Minimal basis set function A basis set that describes only the most basic aspects of the orbitals. Phase One of the three normal states of matter, solid, liquid or gas, depending on the level of organization between particles. Devine, "Microscopic Nature of Border Traps in MOS Oxides", IEEE Transactions on Nuclear Science, vol.

Microscopic structure of the E0δ center in amorphous SiO2: A first principles quantum mechanical investigation”, IEEE Transactions on Nuclear Science, vol. Oldham, "Electronic Structure Theory and Mechanisms of the Oxide Trapped Hole Annealing Process", IEEE Transactions on Nuclear Science, vol. Reisman, "Radiation-Induced Neutral Electron Drop Generation in Electrically Biased Insulated Gate Field-Effect Transistor Gate Insulators", Journal of the Electrochemical Society, vol.

Lannoo, “Theoretical and experimental aspects of the thermal dependence of electron capture coefficients,” Journal of Applied Physics, vol.
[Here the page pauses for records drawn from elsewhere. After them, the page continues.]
This is an optimization exercise on Yosys and OpenROAD, whose aim is small area, a short achievable clock period and few clock cycles, not a production implementation. Where RTL was checked, it was by simulation tests only, not by an equivalence proof against the original. Power figures rest on the tool's default switching activity, not on a simulated workload.

## job 6894
==> flow/design.v (excerpt) <==
module projectCPU2020(
  clk,
  rst,
  wrEn,
  data_fromRAM,
  addr_toRAM,
  data_toRAM,
  PC,
  W
);
For scale: about 770 cells after synthesis, roughly 41 flip-flops, ~0.0046 mm² of cells after synthesis.
==> flow/config.mk <==
export PLATFORM = sky130hd
export DESIGN_NAME = projectCPU2020
export DESIGN_NICKNAME = projectCPU2020
export VERILOG_FILES = /design/flow/design.v
export SDC_FILE = /design/flow/constraint.sdc
export NUM_CORES = 4
export LEC_CHECK = 0
export ABC_AREA = 1
export CAP_MARGIN = 20
export CORE_MARGIN = 2
export CORE_UTILIZATION = 40
export PLACE_DENSITY = 0.6
export SETUP_SLACK_MARGIN = 2.3
export SLEW_MARGIN = 20
export TNS_END_PERCENT = 0
==> flow/constraint.sdc <==
create_clock -name core_clock -period 5.5 [get_ports {clk}]
set_input_delay 1.1000 -clock core_clock [delete_from_list [all_inputs] [get_ports {clk}]]
set_output_delay 1.1000 -clock core_clock [all_outputs]
set_load 0.01 [all_outputs]
standard.sh (not shown) runs the stock make flow with config.mk's settings and CLKGATE_MAP_FILE= SYNTH_SCRIPT=/design/flow/synth_recipe.tcl, a recipe that flattens the netlist after the stock synthesis.
==> flow/flow/run.sh <==
#!/bin/bash
# Standard ORFS layout; port buffers use buf_1 instead of the default pick.
set -euo pipefail
bash standard.sh "BUFFER_PORTS_ARGS=-buffer_cell sky130_fd_sc_hd__buf_1" finish > orfs_make.log 2>&1
Testbench counts of job 6894, summed over its fixed seeds: cycles 64,920.
Edits applied to the flow inputs when going from job 6894 to job 177:
Settings: SETUP_SLACK_MARGIN: 2.3 -> 2.6.
[summary]
On peak fanout along the critical path: between job 177 and job 6894, it ends up higher for job 6894.
Looking at internal power across job 177 and job 6894, the one that comes out lower is job 6894.
On area of the multi-input gates: job 177 sits above job 6894.
On final worst hold slack, job 177 and job 6894 are basically level.
#### Input delta (job 4508 over job 177)
Settings: TNS_END_PERCENT no longer set, was 0; SETUP_SLACK_MARGIN now 2.3, was 2.6.
Of job 4508 and job 177, the run reporting the higher final cell count without fillers was job 4508. Clock-buffer cell count for job 4508: 1 down relative to job 177. Job 177 → job 4508: power density over cell area moved up; synthesis-to-layout area growth moved up; clock slew at the register clock pins of the worst setup and hold paths level.

projectCPU2020, a different RTL version from the one above (not shown whole).
Size: roughly 77 I/O pins.
Settings: LEC_CHECK=0, ABC_AREA=1, CAP_MARGIN=20, CORE_MARGIN=2, CORE_UTILIZATION=40, PLACE_DENSITY=0.6, SETUP_SLACK_MARGIN=2.9, SLEW_MARGIN=20, TNS_END_PERCENT=0; clock period 5.5 ns.
Scripts as last shown in full above: flow/flow/run.sh
The first run finished clean.
Testbench counts at the start, summed over its fixed seeds: cycles 64,920.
Lannoo, “Theoretical Calculation of the Electron Capture Cross Section Due to a Dangling Bond at the Si(111)-SiO2Interface,” Physical Review B, vol. McLean, “The nature of the trapped hole annealing process,” IEEE Transactions on Nuclear Science, vol.

Pantelides, "The Structures, Properties, and Dynamics of Oxygen Vacancies in Amorphous SiO2", IEEE Transactions on Nuclear Science, vol. Griscom, "Hydrogen Model for Radiation Induced Interface States in SiO2-on-Si Structures: A Review of the Evidence" , Journal of Electronic Materials, vol Hughes, "A study of the radiation sensitivity of non-crystalline SiO2 films using spectroscopic ellipsometry", IEEE Transactions on Nuclear Science, vol.